Lasertec Corporation is a Japanese company based in Yokohama that specializes in the development, manufacture and distribution of inspection and measurement systems used primarily in the semiconductor industry. In its niche, the company is the global market leader. Lasertec pursues a fabless strategy and outsources production to subcontractors, allowing it to concentrate on research and development. Lasertec's shares are listed on the Tokyo Stock Exchange and are included in the Nikkei 225 index.

== History ==
The company was founded in 1960 as Tokyo ITV Laboratory, and started out developing and designing X-ray cameras for specialized medical equipment. In the 1970s, the company began to expand into inspection systems for photolithography in the semiconductor industry. In 1979, a branch was opened in San Mateo and in 1980 in Düsseldorf. In 1986, the company was renamed Lasertec Corporation and Lasertec U.S.A., Inc. was founded as an American subsidiary in San José. In 2004, the company's shares were listed on the Jasdaq Shōken Torihikijo and in 2012 a secondary listing was made on the Tokyo Stock Exchange.

In 2017, an inspection system for EUV (extreme ultraviolet lithography) masks was unveiled. Lasertec was the first company worldwide to offer such a product commercially. The associated lithography machines are manufactured by the Dutch company ASML and Lasertec's measurement systems are used to check whether the manufactured semiconductors are ready for production, giving Lasertec a global monopoly in this niche of the semiconductor industry.

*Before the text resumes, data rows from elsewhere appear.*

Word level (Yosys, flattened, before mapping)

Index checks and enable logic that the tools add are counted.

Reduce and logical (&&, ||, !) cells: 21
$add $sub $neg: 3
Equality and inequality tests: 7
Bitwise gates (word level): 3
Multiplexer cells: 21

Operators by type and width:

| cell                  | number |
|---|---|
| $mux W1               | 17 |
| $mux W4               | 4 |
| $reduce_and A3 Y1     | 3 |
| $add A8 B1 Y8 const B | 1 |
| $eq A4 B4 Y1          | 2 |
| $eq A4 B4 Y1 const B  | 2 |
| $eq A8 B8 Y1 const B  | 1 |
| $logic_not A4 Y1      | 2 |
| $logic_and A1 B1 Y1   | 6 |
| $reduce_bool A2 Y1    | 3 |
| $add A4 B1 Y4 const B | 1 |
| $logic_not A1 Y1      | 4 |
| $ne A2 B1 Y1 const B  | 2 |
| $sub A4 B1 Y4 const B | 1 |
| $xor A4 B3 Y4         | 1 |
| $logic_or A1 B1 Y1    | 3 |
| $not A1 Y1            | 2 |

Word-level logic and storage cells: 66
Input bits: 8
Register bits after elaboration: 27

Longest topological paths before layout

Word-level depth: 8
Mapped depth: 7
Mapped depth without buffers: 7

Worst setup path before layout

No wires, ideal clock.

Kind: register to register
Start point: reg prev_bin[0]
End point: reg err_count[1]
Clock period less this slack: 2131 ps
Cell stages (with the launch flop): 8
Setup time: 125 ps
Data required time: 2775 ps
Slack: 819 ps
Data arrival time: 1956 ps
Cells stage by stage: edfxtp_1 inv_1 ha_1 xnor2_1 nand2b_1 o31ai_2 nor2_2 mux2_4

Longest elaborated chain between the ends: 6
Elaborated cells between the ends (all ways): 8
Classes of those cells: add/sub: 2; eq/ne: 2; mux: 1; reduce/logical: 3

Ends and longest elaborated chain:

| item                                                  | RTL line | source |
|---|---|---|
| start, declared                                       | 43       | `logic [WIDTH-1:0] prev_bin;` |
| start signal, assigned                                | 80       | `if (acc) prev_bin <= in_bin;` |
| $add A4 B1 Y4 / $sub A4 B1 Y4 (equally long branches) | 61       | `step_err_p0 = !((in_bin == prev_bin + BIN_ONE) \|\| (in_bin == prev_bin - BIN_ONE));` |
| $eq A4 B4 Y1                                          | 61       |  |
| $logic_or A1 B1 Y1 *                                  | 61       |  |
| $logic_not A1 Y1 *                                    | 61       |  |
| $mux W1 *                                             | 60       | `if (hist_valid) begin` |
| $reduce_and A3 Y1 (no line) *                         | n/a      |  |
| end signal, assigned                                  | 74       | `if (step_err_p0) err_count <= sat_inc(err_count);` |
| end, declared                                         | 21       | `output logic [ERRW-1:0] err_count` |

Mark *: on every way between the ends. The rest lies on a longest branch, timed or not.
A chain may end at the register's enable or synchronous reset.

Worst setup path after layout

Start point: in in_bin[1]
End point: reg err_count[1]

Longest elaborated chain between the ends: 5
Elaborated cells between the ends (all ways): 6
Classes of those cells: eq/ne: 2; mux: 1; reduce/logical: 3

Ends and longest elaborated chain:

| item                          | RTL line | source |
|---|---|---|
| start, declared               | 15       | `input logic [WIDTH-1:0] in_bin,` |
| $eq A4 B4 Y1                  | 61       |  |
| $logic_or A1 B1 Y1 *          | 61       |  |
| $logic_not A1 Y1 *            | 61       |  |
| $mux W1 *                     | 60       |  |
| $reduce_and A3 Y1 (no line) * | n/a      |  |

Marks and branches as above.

In 2020, Lasertec won Intels annual supplier award.

In 2022, the company announced the construction of the Lasertec Innovation Park in Yokohama as a new research and development center.

Thanks to the global AI boom, Lasertec's shares rose by almost 1800 percent between 2019 and 2024, which is why Lasertec was included in the Nikkei 225 index in 2023. This rise in the share price made Lasertec the most traded stock on the Tokyo Stock Exchange.

In July 2024, the short-seller Scorpion Capital accused the company of fraudulent behavior. The announced next-generation EUV product would be a "hoax" and the announced new research and development facility actually deserted.

== Products ==
Lasertec Corporation designs and markets specialized measurement and inspection instruments. These systems are used primarily in the semiconductor industry to ensure the quality of EUV masks, wafers and other components. Lasertec also develops inspection systems for photomasks used in the production of flat-panel displays and laser microscopes.

== Subsidiaries ==
- Lasertec U.S.A., Inc. (with branches in Ireland, Germany and Israel)
- Lasertec Korea Corp.
- Lasertec Taiwan, Inc.
- Lasertec China Co., Ltd.
- Lasertec Singapore Pte. Ltd.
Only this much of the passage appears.